Edward O'Hora 1868-1920 |
New rule! All newspapers MUST have the date at the top of every single page. Well, I guess they do now, but those old newspapers are a different story. The weekly local, The Enterprise, from Shortsville/Manchester, NY has come online at Old Fulton Postcards and I've found several articles about my Great Grandfather Edward O'Hora.
Grandfather suffered from severe rheumatoid arthritis, a disease that ran in the family and caused the death of his older sister Sarah Jane McGinty when she was only 42 years old. I found three separate articles referring to Grandfather's search for a cure or at least alleviation of his pain. One referred to his being a patient at the Clifton Springs Sanitarium, only a few miles from his home, where he was being treated for "a most severe attack of rheumatism."
Clifton Springs was famous for it's sulpher springs, which on a warm day still smell strongly of eggs gone bad.
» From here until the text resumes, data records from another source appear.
### config.mk
export PLATFORM = sky130hd
export DESIGN_NAME = twio_mul
export DESIGN_NICKNAME = d
export VERILOG_FILES = /design/src/rtl/twio_pkg.sv /design/src/rtl/twio_mul.sv
export SDC_FILE = /design/constraint.sdc
export NUM_CORES = 2
export LEC_CHECK = 0
export ABC_AREA = 1
export BUFFER_PORTS_ARGS = -buffer_cell sky130_fd_sc_hd__buf_2
export CAP_MARGIN = 20
export CORE_MARGIN = 4
export CORE_UTILIZATION = 34
export DETAILED_ROUTE_END_ITERATION = 8
export PLACE_DENSITY = 0.47
export SYNTH_ARGS = -nofsm -noshare
export SYNTH_HDL_FRONTEND = slang
export SYNTH_SLANG_ARGS = --single-unit
### constraint.sdc
create_clock -name clk -period 6.7 [get_ports clk]
set_input_delay 0.335 -clock clk [delete_from_list [all_inputs] [get_ports clk]]
set_output_delay 0.335 -clock clk [all_outputs]
set_load 0.03 [all_outputs]
### src/rtl/twio_pkg.sv
// ----------------------------------------------------------------------------
// twio_pkg: shared definitions for the two-wheel IMU odometry block
// Constants, register indexes, the CORDIC arctangent table and the status
// type that the trig unit reports to the sequencer.
// ----------------------------------------------------------------------------
package twio_pkg;

  localparam int DEF_CORDIC_STEPS = 16;
  localparam int DEF_FRAC_BITS    = 16;

  // Shared multiplier operand and product widths.
  localparam int MUL_W = 35;
  localparam int ACC_W = 2 * MUL_W;

  // pi*8/1125 * 2^32, turns angle*diameter into Q16.16 inches.
  localparam logic [26:0] DIST_K = 27'd95950490;
  // Centidegrees to radians in Q2.30, scaled by 2^16.
  localparam logic [33:0] CD_TO_RAD = 34'd12281662764;
  // CORDIC gain in Q2.30.
  localparam longint GAIN_Q30 = 652032875;

  localparam int TURN_CD  = 36000;
  localparam int HALF_CD  = 18000;
  localparam int QUART_CD = 9000;

  // Highest shift used by the restoring reduction modulo one turn.
  localparam int MOD_TOP = 18;
  localparam int ATAN_IDX_W = 5;

  // Configuration port.
  localparam int CFG_IDX_W  = 2;
  localparam int CFG_DATA_W = 16;
  localparam logic [CFG_IDX_W-1:0] REG_WHEEL_DIAMETER = 2'd0;
  localparam logic [CFG_IDX_W-1:0] REG_OFFSET_X       = 2'd1;
  localparam logic [CFG_IDX_W-1:0] REG_OFFSET_Y       = 2'd2;
  localparam logic [CFG_DATA_W-1:0] DIAMETER_RESET    = 16'd704;

  typedef struct packed {
    logic busy;
    logic done;
  } twio_trig_stat_t;

  function automatic logic [29:0] atan_q30(input logic [ATAN_IDX_W-1:0] idx);
    logic [29:0] v;
    case (idx)
      5'd0:  v = 30'd843314857;
      5'd1:  v = 30'd497837829;
      5'd2:  v = 30'd263043837;
      5'd3:  v = 30'd133525159;
      5'd4:  v = 30'd67021687;
      5'd5:  v = 30'd33543516;
      5'd6:  v = 30'd16775851;
      5'd7:  v = 30'd8388437;
      5'd8:  v = 30'd4194283;
      5'd9:  v = 30'd2097149;
      5'd10: v = 30'd1048576;
      5'd11: v = 30'd524288;
      5'd12: v = 30'd262144;
      5'd13: v = 30'd131072;
      5'd14: v = 30'd65536;
      5'd15: v = 30'd32768;
      5'd16: v = 30'd16384;
      5'd17: v = 30'd8192;
      5'd18: v = 30'd4096;
      5'd19: v = 30'd2048;
      5'd20: v = 30'd1024;
      5'd21: v = 30'd512;
      5'd22: v = 30'd256;
      5'd23: v = 30'd128;
      5'd24: v = 30'd64;
      5'd25: v = 30'd32;
      5'd26: v = 30'd16;
      5'd27: v = 30'd8;
      5'd28: v = 30'd4;
      5'd29: v = 30'd2;
      5'd30: v = 30'd1;
      default: v = 30'd0;
    endcase
    return v;
  endfunction

endpackage

### src/rtl/twio_mul.sv
// ----------------------------------------------------------------------------
// twio_mul: shared signed multiplier
// One registered signed product per cycle, reused by the sequencer.
// ----------------------------------------------------------------------------
module twio_mul (
  input  logic                              clk,
  input  logic signed [twio_pkg::MUL_W-1:0] mul_a,
  input  logic signed [twio_pkg::MUL_W-1:0] mul_b,
  output logic signed [twio_pkg::ACC_W-1:0] prod_r
);

  always_ff @(posedge clk) begin
    prod_r <= mul_a * mul_b;
  end

endmodule

==> Word-level counts from Yosys, hierarchy flattened <==
Index checks and enable logic that the tools add are counted.
{ "totals": {"register_bits": 70, "inputBits": 71, "out_inout_bits": 70, "wordCells": 2} }
{ "op_classes": {"multipliers": 1} }
{ "ops": {"columns": ["operator", "n"], "rows": [
  ["$mul A35 B35 Y70", 1]
]} }

==> Longest topological paths before layout <==
{ "depth": {"depth_word": 1, "ltp_mapped": 35} }

==> Worst setup path after synthesis <==
OpenSTA, ideal clock, no wires.
{ "synth_path": {"kind": "input port to flip-flop", "from": "in mul_a[34] (netlist name)", "to": "reg prod_r[64] (netlist name)", "required_time_ns": 6.588, "cell_stages": 26, "setup_time_ns": 0.112, "slack_ns": -0.646, "arrival_time_ns": 7.233, "cell_sequence": "clkbuf_1 -> clkbuf_1 -> nand2_1 -> inv_1 -> fa_1 -> fa_1 -> fa_1 -> inv_1 -> fa_1 -> inv_1 -> fa_1 -> fa_1 -> fa_1 -> inv_1 -> fa_1 -> inv_1 -> ha_1 -> nand2_1 -> inv_1 -> nand2_1 -> nor2_1 -> inv_1 -> nor4_1 -> nand2_1 -> nand3_1 -> nand2_1"} }
{ "synth_via": {"elab_chain_cells": 1} }
{ "synth_rtl": {"columns": ["element", "line_no", "text"], "rows": [
  ["start, declared", "twio_mul.sv:7", "input logic signed [twio_pkg::MUL_W-1:0] mul_a,"],
  ["$mul A35 B35 Y70", "twio_mul.sv:13", "prod_r <= mul_a * mul_b;"],
  ["end signal, assigned", "twio_mul.sv:13", null],
  ["end, declared", "twio_mul.sv:9", "output logic signed [twio_pkg::ACC_W-1:0] prod_r"]
]} }
No other way between the ends.

==> Final worst setup path <==
{ "layout_path": {"from": "in mul_a[34] (netlist name)", "to": "reg prod_r[66] (netlist name)"} }
The elaborated chain is that of the path after synthesis.

==> impl_metrics.py <==
metrics = {
    "status": {
        "status": "completed",
    },
    "floorplan": {
        "ios": 141,
        "dieArea_sq_um": 147000,
        "fp.dieW_microns": 383,
        "rows": 137,
        "core_sq_um": 140000,
        "initial_core_util": 0.343,
        "die_height_microns": 383,
    },
    "grt": {
        "grt-ovfl-total": 0,
        "grt_pass1_vias": 40400,
        "grt_max_degree": 25,
        "grt_pass1_wl_microns": 235000,
        "grt.total_usage": 0.207,
        "grt_antenna_before_repair": 5,
    },
    "timing": {
        "relSlewSlack": 0.714,
        "fin_crit_sh": 0.977,
        "drv_slew": 0,
        "tns_ns": 0,
        "finalSetupViolCount": 0,
        "setup_ws_ns": 0.155,
        "fmax_ghz": 0.153,
        "layout_min_cycle_time_ns": 6.55,
        "grt_setup_unrepaired": "true",
        "hold_viol": 0,
        "tightestPinTransition_ns": 0.429,
    },
    "synthesis": {
        "yosysSeqAreaShare": 0.0293,
        "synth_cell_types": 31,
        "synth-seq-cells": 70,
        "async_flop_share": 0,
        "synth_common_cells": "inv_1 (2079), nand2_1 (1751), fa_1 (1311), clkbuf_1 (278), ha_1 (207)",
        "syn-num-nets": 7702,
        "postSynthAreaPerCell_sq_um": 7.83,
        "syn-cell-area_sq_um": 47900,
        "yosysMostFrequentCell": "inv_1",
        "yosysTopAreaCellShare": 0.548,
        "synth_ff_type": "dfxtp_1",
        "syn-instance-count": 6113,
        "synth_area_leader_cell": "fa_1",
        "synth_top_cells_by_area": "fa_1 (55%), inv_1 (16%), nand2_1 (14%)",
        "yosysWarnings": 0,
        "synth_edf_count": 0,
    },
    "clock_network": {
        "ctsLongestPathBuffers": 2,
        "cts_buffers": 9,
        "cts_max_level": 3,
        "clock_sink_count": 70,
        "root_buffer": "clkbuf_16",
        "path_clk_slew_ns": 0.06,
        "cts_tree": "built",
    },
    "detailed_routing": {
        "drt-initial-drc-count": 2117,
        "drt_wl_total_microns": 148000,
        "vias": 37000,
        "ant_nets": 0,
        "drc": 0,
        "vias_per_cell": 4.40,
        "first_pass_iters": 6,
        "avgRoutedWirePerCell_microns": 17.7,
    },
    "final_layout": {
        "ff_latch_area_sq_um": 1400,
        "drive_gt1_frac": 0.150,
        "largestRegisters": "prod_r x70",
        "multi_input_area_sq_um": 38800,
        "regMostFlops": "prod_r",
        "area_growth_pct": 18.4,
        "fillers": 14400,
        "final_nets": 8111,
        "largest_reg_flops": 70,
    },
    "worst_setup_path": {
        "worst_setup_path_end_kind": "flip-flop",
        "crit_top_cell": "fa_1",
        "cp.arrival_ns": 6.77,
        "critical_path.top_delay_family": "adder cells",
        "criticalPathCategory": "primary input to flip-flop",
        "cp_slowest_stage_delay_ns": 0.64,
        "worstPathMaxFanout": 14,
        "crit_buf_inv": 11,
        "start_kind": "primary input",
        "crit_required_ns": 6.92,
        "slowest_stage": "fa_2",
    },
    "place": {
        "place.gp.congestion": 0.876,
        "io_buffers": 140,
        "dp_slack_ns": -0.744,
        "place_hpwl_microns": 135000,
    },
    "min_path": {
        "min_path_type": "primary input to flip-flop",
    },
    "flow_run": {
        "maxCapViolations": 0,
    },
}
## repair_timing
action	in CTS	in global routing
hold buffers	0	0
endpoints found under the setup margin	36	49
gates cloned	0	5
setup buffers	2	12
pin swaps	5	65
resized for setup	70	306
## per-layer routing
metal,up-vias,GRT usage,wire [microns]
met4,2,0.0249,2000
met5,-,0,14
met3,77,0.0108,5260
li1,17300,-,-
met2,709,0.359,73500
met1,19000,0.296,67600
## through the flow
step | cell area (sq um) | hold slack [ns] | instances | util
6_report | 56700 | 0.720 | 8404 | 0.406
5_1_grt | 56700 | 0.744 | 8404 | 0.406
4_1_cts | 55200 | 0.710 | 8386 | 0.395
3_3_place_gp | 54700 | 0.771 | 8368 | 0.392
3_5_place_dp | 54700 | 0.772 | 8368 | 0.392
2_1_floorplan | 48000 | 0.601 | 6113 | -
## layout by cell type (no fill, tap or decap), types with 35 or more instances in the layout
cell type and instances:
buf_4 461, nand2_2 67, buf_12 75, ha_4 36, nand2_1 1684, ha_1 166
nand3_1 61, nor2_1 94, a21oi_1 35, dfxtp_1 70, buf_2 99, inv_1 2060
fa_1 1281
## cells by family after synthesis
group | after synthesis | share of synthesized area
AND/OR/NAND/NOR | 2021 | 0.164
XOR/XNOR | 39 | 0.00714
buffers and inverters | 2366 | 0.186
AO/OA/AOI/OAI | 99 | 0.0112
flip-flops | 70 | 0.0293
adder cells (fa/ha/maj) | 1518 | 0.602
## cell type report
class	count	share of cell area
timing repair buffer	677	0.106
inverter	2087	0.138
clock buffer	13	0.00442
antenna	1	0.0000442
tap	1876	0.0414
sequential	70	0.0247
clock inverter	3	0.000353
multi-input combinational	3677	0.685
## worst paths after layout
kind | startpoint | endpoint | slack, ns | cells after the start
worst max-delay path | mul_a[34] | prod_r[66] | 0.15 | 27
worst min-delay path | mul_b[0] | prod_r[0] | 0.72 | 5
Power is left out: the tool's default activity adds up to more than one toggle a clock period on the data nets, which glitch-free logic cannot reach.
**src/rtl/twio_pkg.sv**
```systemverilog
// ----------------------------------------------------------------------------
// twio_pkg: shared definitions for the two-wheel IMU odometry block
// Constants, register indexes, the CORDIC arctangent table and the status
// type that the trig unit reports to the sequencer.
// ----------------------------------------------------------------------------
package twio_pkg;

  localparam int DEF_CORDIC_STEPS = 16;
  localparam int DEF_FRAC_BITS    = 16;

  // Shared multiplier operand and product widths.
  localparam int MUL_W = 35;
  localparam int ACC_W = 2 * MUL_W;

  // pi*8/1125 * 2^32, turns angle*diameter into Q16.16 inches.
  localparam logic [26:0] DIST_K = 27'd95950490;
  // Centidegrees to radians in Q2.30, scaled by 2^16.
  localparam logic [33:0] CD_TO_RAD = 34'd12281662764;
  // CORDIC gain in Q2.30.
  localparam longint GAIN_Q30 = 652032875;

  localparam int TURN_CD  = 36000;
  localparam int HALF_CD  = 18000;
  localparam int QUART_CD = 9000;

  // Highest shift used by the restoring reduction modulo one turn.
  localparam int MOD_TOP = 18;
  localparam int ATAN_IDX_W = 5;

  // Configuration port.
  localparam int CFG_IDX_W  = 2;
  localparam int CFG_DATA_W = 16;
  localparam logic [CFG_IDX_W-1:0] REG_WHEEL_DIAMETER = 2'd0;
  localparam logic [CFG_IDX_W-1:0] REG_OFFSET_X       = 2'd1;
  localparam logic [CFG_IDX_W-1:0] REG_OFFSET_Y       = 2'd2;
  localparam logic [CFG_DATA_W-1:0] DIAMETER_RESET    = 16'd704;

  typedef struct packed {
    logic busy;
    logic done;
  } twio_trig_stat_t;

  function automatic logic [29:0] atan_q30(input logic [ATAN_IDX_W-1:0] idx);
    logic [29:0] v;
    case (idx)
      5'd0:  v = 30'd843314857;
      5'd1:  v = 30'd497837829;
      5'd2:  v = 30'd263043837;
      5'd3:  v = 30'd133525159;
      5'd4:  v = 30'd67021687;
      5'd5:  v = 30'd33543516;
      5'd6:  v = 30'd16775851;
      5'd7:  v = 30'd8388437;
      5'd8:  v = 30'd4194283;
      5'd9:  v = 30'd2097149;
      5'd10: v = 30'd1048576;
      5'd11: v = 30'd524288;
      5'd12: v = 30'd262144;
      5'd13: v = 30'd131072;
      5'd14: v = 30'd65536;
      5'd15: v = 30'd32768;
      5'd16: v = 30'd16384;
      5'd17: v = 30'd8192;
      5'd18: v = 30'd4096;
      5'd19: v = 30'd2048;
      5'd20: v = 30'd1024;
      5'd21: v = 30'd512;
      5'd22: v = 30'd256;
      5'd23: v = 30'd128;
      5'd24: v = 30'd64;
      5'd25: v = 30'd32;
      5'd26: v = 30'd16;
      5'd27: v = 30'd8;
      5'd28: v = 30'd4;
      5'd29: v = 30'd2;
      5'd30: v = 30'd1;
      default: v = 30'd0;
    endcase
    return v;
  endfunction

endpackage

```
**src/rtl/twio_trig.sv**
```systemverilog
// ----------------------------------------------------------------------------
// twio_trig: iterative cosine and sine of a centidegree angle
// Reduces the angle modulo one turn one bit per cycle, folds it into the
// right half plane, converts it to radians and runs one CORDIC step a cycle.
// ----------------------------------------------------------------------------
module twio_trig #(
  parameter int CORDIC_STEPS = twio_pkg::DEF_CORDIC_STEPS,
  parameter int FRAC_BITS    = twio_pkg::DEF_FRAC_BITS
) (
  input  logic                             clk,
  input  logic                             rst_n,
  input  logic                             start,
  input  logic signed [32:0]               angle,
  output twio_pkg::twio_trig_stat_t        stat,
  output logic signed [FRAC_BITS+2:0]      cos_r,
  output logic signed [FRAC_BITS+2:0]      sin_r
);

  localparam int CW = FRAC_BITS + 3;
  localparam int IW = twio_pkg::ATAN_IDX_W;
  localparam longint X0_L = (twio_pkg::GAIN_Q30 + (longint'(1) << (29 - FRAC_BITS)))
                            >> (30 - FRAC_BITS);
  localparam logic signed [CW-1:0] X0 = CW'(X0_L);
  localparam logic [IW-1:0] LAST_STEP = IW'(CORDIC_STEPS - 1);
  localparam logic signed [17:0] TURN  = 18'(twio_pkg::TURN_CD);
  localparam logic signed [17:0] HALF  = 18'(twio_pkg::HALF_CD);
  localparam logic signed [17:0] QUART = 18'(twio_pkg::QUART_CD);

  localparam logic [2:0] T_IDLE = 3'd0;
  localparam logic [2:0] T_MOD  = 3'd1;
  localparam logic [2:0] T_FOLD = 3'd2;
  localparam logic [2:0] T_MUL  = 3'd3;
  localparam logic [2:0] T_ZSET = 3'd4;
  localparam logic [2:0] T_ROT  = 3'd5;
  localparam logic [2:0] T_END  = 3'd6;

  logic [2:0]               st_r, st_nxt;
  logic                     neg_r, flip_r, zneg_r;
  logic [33:0]              rem_r;
  logic [4:0]               k_r;
  logic [13:0]              mag_r;
  logic [47:0]              prod_r;
  logic signed [CW-1:0]     x_r, y_r;
  logic signed [33:0]       z_r;
  logic [IW-1:0]            i_r;

  logic signed [33:0]       ang_w;
  logic [33:0]              sub_w;
  logic [15:0]              m_w;
  logic signed [17:0]       r0, r1, r2;
  logic                     fl_w;
  logic [13:0]              fmag_w;
  logic [47:0]              zr_w;
  logic signed [CW-1:0]     xs_w, ys_w;
  logic signed [33:0]       at_w;

  assign stat.busy = (st_r != T_IDLE);
  assign stat.done = (st_r == T_END);

  assign ang_w = 34'(angle);
  assign sub_w = 34'(twio_pkg::TURN_CD) << k_r;

  always_comb begin
    m_w = rem_r[15:0];
    r0  = (neg_r && (m_w != 16'd0)) ? TURN - signed'({2'b00, m_w}) : signed'({2'b00, m_w});
    r1  = (r0 > HALF) ? r0 - TURN : r0;
    if (r1 > QUART) begin
      r2   = r1 - HALF;
      fl_w = 1'b1;
    end else if (r1 < -QUART) begin
      r2   = r1 + HALF;
      fl_w = 1'b1;
    end else begin
      r2   = r1;
      fl_w = 1'b0;
    end
    fmag_w = r2[17] ? 14'(-r2) : 14'(r2);
  end

  assign zr_w = prod_r + 48'd32768;
  assign xs_w = x_r >>> i_r;
  assign ys_w = y_r >>> i_r;
  assign at_w = signed'({4'b0000, twio_pkg::atan_q30(i_r)});

  always_comb begin
    st_nxt = st_r;
    case (st_r)
      T_IDLE: if (start) st_nxt = T_MOD;
      T_MOD:  if (k_r == 5'd0) st_nxt = T_FOLD;
      T_FOLD: st_nxt = T_MUL;
      T_MUL:  st_nxt = T_ZSET;
      T_ZSET: st_nxt = T_ROT;
      T_ROT:  if (i_r == LAST_STEP) st_nxt = T_END;
      T_END:  st_nxt = T_IDLE;
      default: st_nxt = T_IDLE;
    endcase
  end

  always_ff @(posedge clk) begin
    if (!rst_n) begin
      st_r <= T_IDLE;
    end else begin
      st_r <= st_nxt;
    end
  end

  always_ff @(posedge clk) begin
    case (st_r)
      T_IDLE: begin
        neg_r <= ang_w[33];
        rem_r <= ang_w[33] ? unsigned'(-ang_w) : unsigned'(ang_w);
        k_r   <= 5'(twio_pkg::MOD_TOP);
      end
      T_MOD: begin
        if (rem_r >= sub_w) rem_r <= rem_r - sub_w;
        k_r <= k_r - 5'd1;
      end
      T_FOLD: begin
        mag_r  <= fmag_w;
        zneg_r <= r2[17];
        flip_r <= fl_w;
      end
      T_MUL: begin
        prod_r <= 48'(mag_r) * 48'(twio_pkg::CD_TO_RAD);
      end
      T_ZSET: begin
        z_r <= zneg_r ? -signed'({2'b00, zr_w[47:16]}) : signed'({2'b00, zr_w[47:16]});
        x_r <= X0;
        y_r <= '0;
        i_r <= '0;
      end
      T_ROT: begin
        if (!z_r[33]) begin
          x_r <= x_r - ys_w;
          y_r <= y_r + xs_w;
          z_r <= z_r - at_w;
        end else begin
          x_r <= x_r + ys_w;
          y_r <= y_r - xs_w;
          z_r <= z_r + at_w;
        end
        i_r <= i_r + IW'(1);
      end
      T_END: begin
        cos_r <= flip_r ? -x_r : x_r;
        sin_r <= flip_r ? -y_r : y_r;
      end
      default: ;
    endcase
  end

endmodule

```
## config.mk

```make
export PLATFORM = sky130hd
export DESIGN_NAME = prime_factorizer_trial_division_core
export DESIGN_NICKNAME = d
export VERILOG_FILES = /design/src/sv/pftd_pkg.sv /design/src/sv/pftd_divider.sv /design/src/sv/pftd_front.sv /design/src/sv/pftd_back.sv /design/src/sv/prime_factorizer_trial_division_core.sv
export SDC_FILE = /design/constraint.sdc
export NUM_CORES = 1
export LEC_CHECK = 0
export BUFFER_PORTS_ARGS = -buffer_cell sky130_fd_sc_hd__buf_2
export CORE_UTILIZATION = 30
export DETAILED_ROUTE_END_ITERATION = 8
export GPL_TIMING_DRIVEN = 0
export SLEW_MARGIN = 0
export SYNTH_ARGS = -nofsm -noshare
export SYNTH_HDL_FRONTEND = slang
export SYNTH_SLANG_ARGS = --single-unit
```

## constraint.sdc

```tcl
create_clock -name clk -period 4.79 [get_ports clk]
set_input_delay 0.958 -clock clk [delete_from_list [all_inputs] [get_ports clk]]
set_output_delay 0.958 -clock clk [all_outputs]
set_load 0.05 [all_outputs]
```
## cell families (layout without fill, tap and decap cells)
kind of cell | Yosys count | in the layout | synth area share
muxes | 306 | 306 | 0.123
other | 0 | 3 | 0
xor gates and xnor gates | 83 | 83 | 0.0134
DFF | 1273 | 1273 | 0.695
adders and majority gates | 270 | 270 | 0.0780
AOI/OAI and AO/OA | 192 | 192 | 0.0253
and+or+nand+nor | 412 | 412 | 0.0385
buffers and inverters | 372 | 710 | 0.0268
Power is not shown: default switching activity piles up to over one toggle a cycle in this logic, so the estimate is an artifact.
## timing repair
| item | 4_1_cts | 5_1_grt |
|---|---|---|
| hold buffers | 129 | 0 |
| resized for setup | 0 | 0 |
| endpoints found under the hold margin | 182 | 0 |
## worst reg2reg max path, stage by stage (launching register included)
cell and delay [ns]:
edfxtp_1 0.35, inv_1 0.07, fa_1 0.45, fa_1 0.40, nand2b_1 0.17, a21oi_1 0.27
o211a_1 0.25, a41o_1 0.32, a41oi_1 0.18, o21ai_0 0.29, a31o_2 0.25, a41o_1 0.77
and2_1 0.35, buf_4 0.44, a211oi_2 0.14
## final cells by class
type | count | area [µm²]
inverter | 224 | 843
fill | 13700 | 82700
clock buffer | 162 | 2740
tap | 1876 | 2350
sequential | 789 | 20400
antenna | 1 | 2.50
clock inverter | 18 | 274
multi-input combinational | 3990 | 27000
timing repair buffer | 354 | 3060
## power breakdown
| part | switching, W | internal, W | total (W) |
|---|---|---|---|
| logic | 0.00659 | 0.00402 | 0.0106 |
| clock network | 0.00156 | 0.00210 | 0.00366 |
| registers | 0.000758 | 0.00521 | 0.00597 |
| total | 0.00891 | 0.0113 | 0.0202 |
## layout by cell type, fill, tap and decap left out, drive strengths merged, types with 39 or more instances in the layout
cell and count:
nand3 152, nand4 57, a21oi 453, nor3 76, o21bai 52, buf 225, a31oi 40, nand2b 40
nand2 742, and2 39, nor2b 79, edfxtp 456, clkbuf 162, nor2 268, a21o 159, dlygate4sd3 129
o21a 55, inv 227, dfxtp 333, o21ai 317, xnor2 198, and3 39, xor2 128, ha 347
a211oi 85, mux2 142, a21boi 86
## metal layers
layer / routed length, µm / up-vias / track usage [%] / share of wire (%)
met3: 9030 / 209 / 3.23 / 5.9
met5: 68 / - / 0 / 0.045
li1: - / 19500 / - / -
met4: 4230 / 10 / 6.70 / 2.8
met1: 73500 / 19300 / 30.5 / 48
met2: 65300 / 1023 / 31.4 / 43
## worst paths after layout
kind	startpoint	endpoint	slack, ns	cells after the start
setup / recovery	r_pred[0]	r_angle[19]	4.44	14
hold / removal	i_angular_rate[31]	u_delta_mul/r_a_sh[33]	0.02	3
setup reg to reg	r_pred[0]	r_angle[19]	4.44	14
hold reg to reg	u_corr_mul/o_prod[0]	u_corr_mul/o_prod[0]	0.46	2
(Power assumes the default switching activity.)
[config.mk]
export PLATFORM = sky130hd
export DESIGN_NAME = signed_integer_to_radix_digits_flat
export DESIGN_NICKNAME = d
export VERILOG_FILES = /design/src/sitrd_pkg.sv /design/src/sitrd_if.sv /design/src/signed_integer_to_radix_digits.sv /design/src/sitrd_div.sv /design/src/sitrd_chk.sv /design/src/flat_wrapper.sv
export VERILOG_INCLUDE_DIRS = /design/src /design/src/src
export SDC_FILE = /design/constraint.sdc
export NUM_CORES = 1
export LEC_CHECK = 0
export BUFFER_PORTS_ARGS = -buffer_cell sky130_fd_sc_hd__buf_2
export CORE_ASPECT_RATIO = 0.75
export CORE_MARGIN = 2
export CORE_UTILIZATION = 40
export CTS_CLUSTER_DIAMETER = 100
export DETAILED_ROUTE_END_ITERATION = 10
export HOLD_SLACK_MARGIN = 0.12
export PLACE_DENSITY = 0.65
export SETUP_SLACK_MARGIN = 0.1
export SYNTH_ARGS = -nofsm -noshare
export SYNTH_HDL_FRONTEND = slang
export SYNTH_SLANG_ARGS = --single-unit
[constraint.sdc]
create_clock -name clk -period 21.7 [get_ports clk]
set_input_delay 3.255 -clock clk [delete_from_list [all_inputs] [get_ports clk]]
set_output_delay 3.255 -clock clk [all_outputs]
set_load 0.02 [all_outputs]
Another mentioned his brother Daniel coming from Detroit to visit him at the same sanitarium, which indicates he was quite ill. Yet another article told of his trip to Alden, NY to try the black water springs there. On the back of the post card below, the sender wrote, "the water is black as charcoal, and so filled with minerals it causes one to float." That alone must have been a relief to someone in excruciating pain from arthritis.
Problem is, the list of "hits" on the Old Fulton site has a date range, in my case it was 1919-1921. The site doesn't give you the option of turning pages either, once the page containing your search term pops up that's it. This particular newspaper only dated page one, so if your article isn't on the front page, there is no way of determining the date...or is there? I knew I could rule out 1921 since Grandfather died in September of 1920, but were the articles written in 1919 or 1920? Most people would ask, "does a year one way or the other really matter?" YES! It matters a great deal to a family historian trying to reconstruct her Great Grandfather's final months.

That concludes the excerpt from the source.